When Polyps Require Different Treatment
While most polyps are removed immediately, certain characteristics may necessitate a different treatment plan. Polyps that are very large (greater than two centimeters) or those that are flat and spread out present a higher technical challenge. In these cases, the endoscopist might perform a biopsy to sample the tissue rather than attempting full removal. If the biopsy reveals features suspicious for invasive cancer, or if the polyp is too complex for standard endoscopic removal, the procedure may be stopped. A consultation for surgical resection might then be recommended to ensure complete removal of the tissue and surrounding lymph nodes. To guide future treatment, the endoscopist may perform “tattooing,” injecting a small, inert dye near the site to mark the location for a surgeon or specialized follow-up procedure.

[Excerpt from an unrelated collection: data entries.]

What follows belongs to an exercise in optimizing a design on an open flow for small area, a short achievable clock period and few clock cycles; a production flow would make more cautious choices. The RTL was checked by simulation tests, not by an equivalence proof against the original design.

## alu
module alu #(
    parameter INST_W = 4,
    parameter INT_W  = 6,
    parameter FRAC_W = 10,
    parameter DATA_W = INT_W + FRAC_W
)(
    input                      i_clk,
    input                      i_rst_n,
    input                      i_in_valid,
    output                     o_busy,
    input         [INST_W-1:0] i_inst,
    input  signed [DATA_W-1:0] i_data_a,
    input  signed [DATA_W-1:0] i_data_b,
    output                     o_out_valid,
    output        [DATA_W-1:0] o_data
);
reg        v0;
reg [3:0]  op0;
reg [15:0] a0, b0;
reg        busy_r;       
reg        busy_i;       
always @(posedge i_clk) begin
    op0 <= i_inst;
    b0  <= i_data_b;
    if (!busy_i) a0 <= i_data_a;
end
reg        s1_res;       
reg        s1_mac;       
reg        s1_sin;       
reg        s1_neg;       
reg  [2:0] row_cnt;      
reg  [3:0] t_cnt;        
reg        out_valid_r;
wire s0_res  = v0 && (op0 != 4'b1001);
wire s0_row  = v0 && (op0 == 4'b1001);
wire s0_last = s0_row && (row_cnt == 3'd7);
wire rows7   = s0_row ? (row_cnt == 3'd6) : (row_cnt == 3'd7);
wire mac0    = s0_res && (op0 == 4'b0010);
wire last_in = i_in_valid && rows7;
always @(posedge i_clk or negedge i_rst_n) begin
    if (!i_rst_n) begin
        v0          <= 1'b0;
        s1_res      <= 1'b0;
        s1_mac      <= 1'b0;
        row_cnt     <= 3'd0;
        t_cnt       <= 4'd0;
        busy_r      <= 1'b0;
        busy_i      <= 1'b0;
        out_valid_r <= 1'b0;
    end else begin
        v0          <= i_in_valid;
        s1_res      <= s0_res;
        s1_mac      <= mac0;
        if (s0_row) row_cnt <= row_cnt + 3'd1;
        if (last_in) t_cnt <= 4'd9;
        else if (t_cnt != 4'd0) t_cnt <= t_cnt + 4'd1;
        busy_r      <= last_in || (busy_r && (t_cnt != 4'd13));
        busy_i      <= last_in || (busy_i && (t_cnt != 4'd13));
        out_valid_r <= last_in || s1_res || t_cnt[3];
    end
end
always @(posedge i_clk) begin
    s1_sin <= (op0 == 4'b0011);
    s1_neg <= a0[11];
end
assign o_busy      = busy_r;
  ...
Size: ~4,400 cells after synthesis, about 57 I/O pins, roughly 29,000 um^2 of cells after synthesis.
==> flow/config.mk <==
export PLATFORM = sky130hd
export DESIGN_NAME = alu
export DESIGN_NICKNAME = alu
export VERILOG_FILES = /design/flow/design.v
export SDC_FILE = /design/flow/constraint.sdc
export NUM_CORES = 4
export LEC_CHECK = 0
export ABC_AREA = 1
export CAP_MARGIN = 20
export CORE_MARGIN = 2
export CORE_UTILIZATION = 40
export SLEW_MARGIN = 20
==> flow/constraint.sdc <==
create_clock -name core_clock -period 27.0 [get_ports {i_clk}]
set_input_delay 5.4000 -clock core_clock [delete_from_list [all_inputs] [get_ports {i_clk}]]
set_output_delay 5.4000 -clock core_clock [all_outputs]
set_load 0.01 [all_outputs]
standard.sh (not shown) runs the stock make flow with config.mk's settings and CLKGATE_MAP_FILE= SYNTH_SCRIPT=/design/flow/synth_recipe.tcl, a recipe that flattens the netlist after the stock synthesis.
==> flow/flow/run.sh <==
#!/bin/bash
# The standard layout, with faster port buffers and timing repair aimed
# at a shorter period than the design's (the SDC itself is unchanged).
set -euo pipefail
bash standard.sh \
  BUFFER_PORTS_ARGS="-buffer_cell sky130_fd_sc_hd__buf_4" \
  SETUP_SLACK_MARGIN=20.6 \
  finish > standard.log 2>&1
Testbench counts at the start, summed over its fixed seeds: cycles 3,420.
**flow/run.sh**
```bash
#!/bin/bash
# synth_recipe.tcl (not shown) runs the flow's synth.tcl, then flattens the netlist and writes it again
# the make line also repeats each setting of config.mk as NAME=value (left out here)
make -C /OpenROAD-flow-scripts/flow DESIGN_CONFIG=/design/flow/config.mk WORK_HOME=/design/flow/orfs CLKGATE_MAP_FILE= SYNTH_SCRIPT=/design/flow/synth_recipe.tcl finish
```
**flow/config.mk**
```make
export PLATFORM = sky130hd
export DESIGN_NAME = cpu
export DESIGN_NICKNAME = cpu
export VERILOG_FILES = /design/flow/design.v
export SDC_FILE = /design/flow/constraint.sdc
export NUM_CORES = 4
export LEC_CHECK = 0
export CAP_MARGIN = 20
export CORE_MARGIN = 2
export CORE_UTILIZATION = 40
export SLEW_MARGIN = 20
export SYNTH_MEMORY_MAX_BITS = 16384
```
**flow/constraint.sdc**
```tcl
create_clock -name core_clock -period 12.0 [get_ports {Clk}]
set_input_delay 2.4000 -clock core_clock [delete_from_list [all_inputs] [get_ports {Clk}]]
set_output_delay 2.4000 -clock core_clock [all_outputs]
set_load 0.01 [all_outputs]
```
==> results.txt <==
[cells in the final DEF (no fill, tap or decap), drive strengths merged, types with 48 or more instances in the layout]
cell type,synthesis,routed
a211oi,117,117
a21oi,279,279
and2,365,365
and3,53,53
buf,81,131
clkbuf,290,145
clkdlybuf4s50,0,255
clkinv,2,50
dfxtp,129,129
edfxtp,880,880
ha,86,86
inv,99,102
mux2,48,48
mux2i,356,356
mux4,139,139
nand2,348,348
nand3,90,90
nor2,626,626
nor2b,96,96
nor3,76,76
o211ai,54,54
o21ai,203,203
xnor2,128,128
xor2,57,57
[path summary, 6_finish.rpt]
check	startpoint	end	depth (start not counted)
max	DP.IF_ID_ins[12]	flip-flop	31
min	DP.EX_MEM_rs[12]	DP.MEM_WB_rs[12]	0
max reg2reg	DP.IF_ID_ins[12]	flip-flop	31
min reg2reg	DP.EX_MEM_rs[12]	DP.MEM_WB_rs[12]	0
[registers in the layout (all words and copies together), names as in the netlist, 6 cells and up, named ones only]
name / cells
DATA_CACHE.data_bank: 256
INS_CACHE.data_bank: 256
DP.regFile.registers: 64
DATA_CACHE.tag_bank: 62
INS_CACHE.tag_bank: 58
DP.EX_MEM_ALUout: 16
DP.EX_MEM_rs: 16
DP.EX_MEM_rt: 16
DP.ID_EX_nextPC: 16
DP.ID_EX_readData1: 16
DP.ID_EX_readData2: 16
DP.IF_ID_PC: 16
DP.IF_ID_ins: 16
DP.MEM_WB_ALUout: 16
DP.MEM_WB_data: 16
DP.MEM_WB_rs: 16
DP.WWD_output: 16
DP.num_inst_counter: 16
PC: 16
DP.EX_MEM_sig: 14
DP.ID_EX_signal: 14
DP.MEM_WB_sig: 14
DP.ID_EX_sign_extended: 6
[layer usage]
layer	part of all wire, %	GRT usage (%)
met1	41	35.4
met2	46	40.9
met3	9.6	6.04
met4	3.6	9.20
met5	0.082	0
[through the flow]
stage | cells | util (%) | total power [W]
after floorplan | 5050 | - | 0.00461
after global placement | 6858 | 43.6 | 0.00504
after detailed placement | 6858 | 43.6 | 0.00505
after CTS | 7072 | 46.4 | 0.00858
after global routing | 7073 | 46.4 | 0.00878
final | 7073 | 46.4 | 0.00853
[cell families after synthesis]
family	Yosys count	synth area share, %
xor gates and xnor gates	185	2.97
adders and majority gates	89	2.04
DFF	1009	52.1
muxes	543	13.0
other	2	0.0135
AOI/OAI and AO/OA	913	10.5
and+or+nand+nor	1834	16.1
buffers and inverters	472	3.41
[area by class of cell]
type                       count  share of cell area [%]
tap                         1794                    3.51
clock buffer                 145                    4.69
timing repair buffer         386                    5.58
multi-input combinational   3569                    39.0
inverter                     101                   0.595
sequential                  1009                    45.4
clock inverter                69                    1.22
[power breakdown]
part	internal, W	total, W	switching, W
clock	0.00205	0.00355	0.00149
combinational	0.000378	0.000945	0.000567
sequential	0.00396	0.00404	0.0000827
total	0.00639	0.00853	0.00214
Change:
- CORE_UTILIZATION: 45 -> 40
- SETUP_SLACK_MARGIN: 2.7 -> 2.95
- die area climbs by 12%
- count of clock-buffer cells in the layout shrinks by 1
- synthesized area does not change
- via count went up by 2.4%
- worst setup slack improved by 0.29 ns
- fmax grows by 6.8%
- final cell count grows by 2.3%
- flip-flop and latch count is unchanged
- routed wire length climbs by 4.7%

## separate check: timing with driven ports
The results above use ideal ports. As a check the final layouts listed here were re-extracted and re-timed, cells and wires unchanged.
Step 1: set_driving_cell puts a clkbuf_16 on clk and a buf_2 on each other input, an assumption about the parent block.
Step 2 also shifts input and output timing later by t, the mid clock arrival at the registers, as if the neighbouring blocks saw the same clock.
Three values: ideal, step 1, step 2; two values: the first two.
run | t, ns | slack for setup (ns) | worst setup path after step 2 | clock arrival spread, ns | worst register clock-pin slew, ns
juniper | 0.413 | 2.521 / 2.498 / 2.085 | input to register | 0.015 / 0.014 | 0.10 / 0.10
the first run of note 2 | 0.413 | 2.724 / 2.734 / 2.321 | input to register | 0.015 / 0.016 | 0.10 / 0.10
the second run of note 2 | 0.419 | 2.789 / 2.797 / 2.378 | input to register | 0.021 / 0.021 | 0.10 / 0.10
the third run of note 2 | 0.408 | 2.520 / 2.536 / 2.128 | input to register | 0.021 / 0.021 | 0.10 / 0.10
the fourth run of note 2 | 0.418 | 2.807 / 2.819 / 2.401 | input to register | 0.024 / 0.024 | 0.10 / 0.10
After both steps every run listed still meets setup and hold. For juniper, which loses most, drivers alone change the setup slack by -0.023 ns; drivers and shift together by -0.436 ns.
Source: an optimization exercise on an open RTL-to-GDS flow (aim: small area). Production flows keep margins and buffers that such runs may drop.
At most, simulation tests tie the RTL to the original design; equivalence was not proved.
Only the layout flow was run in runs 3 and 4; the RTL was not checked for function there.
No activity file was given, so power comes from the tool's default toggle rates.

==> flow/design.v <==
module signal(
	input clk,							 
	input rst,
	input [9:0] input_signal,		 
	input en_dec,						 
	input en_inc,						 
	output reg SPWM_1,				 
	output reg SPWM_2				 
);
reg [9:0] conteo;
localparam [9:0] limite = 1023 / 5;
always @(posedge clk) begin
	if(rst)begin
		conteo <= 0;
	end else if(input_signal < 1)begin
		conteo <= conteo + limite;
	end
end
always @(posedge clk)begin
	if(rst)begin
		SPWM_1 <= 1'b0;
		SPWM_2 <= 1'b0;
	end else if(en_inc == 1'b1 && en_dec == 1'b0)begin
		SPWM_2 <= 1'b0;
		if(input_signal <= conteo && input_signal < 1023)begin
			SPWM_1 <= 1'b1;
		end else begin
			SPWM_1 <= 1'b0;
		end
	end else if(en_inc == 1'b0 && en_dec == 1'b1)begin
		SPWM_1 <= 1'b0;
		if(input_signal >= conteo)begin
			SPWM_2 <= 1'b1;
		end else begin
			SPWM_2 <= 1'b0;
		end
	end
end
endmodule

Understanding Polyp Analysis and Follow-Up
Every polyp removed is retrieved and sent to a pathology lab for microscopic examination, known as histology. This analysis determines the cell type, which is the most important factor in assessing future cancer risk. Polyps are broadly classified as non-neoplastic (e.g., hyperplastic polyps, which have a very low risk of becoming cancerous) or neoplastic (which include adenomas and sessile serrated lesions).
The pathology results directly determine the patient’s future screening schedule, referred to as surveillance. If polyps are classified as low-risk, such as only one or two small tubular adenomas, the next colonoscopy is typically recommended in five to ten years. Conversely, high-risk findings shorten the surveillance interval significantly. High-risk findings include the presence of three or more adenomas, any adenoma larger than ten millimeters, or the finding of high-grade dysplasia. Patients in this high-risk category are usually advised to return for a repeat colonoscopy in three years to ensure no new or residual growths develop.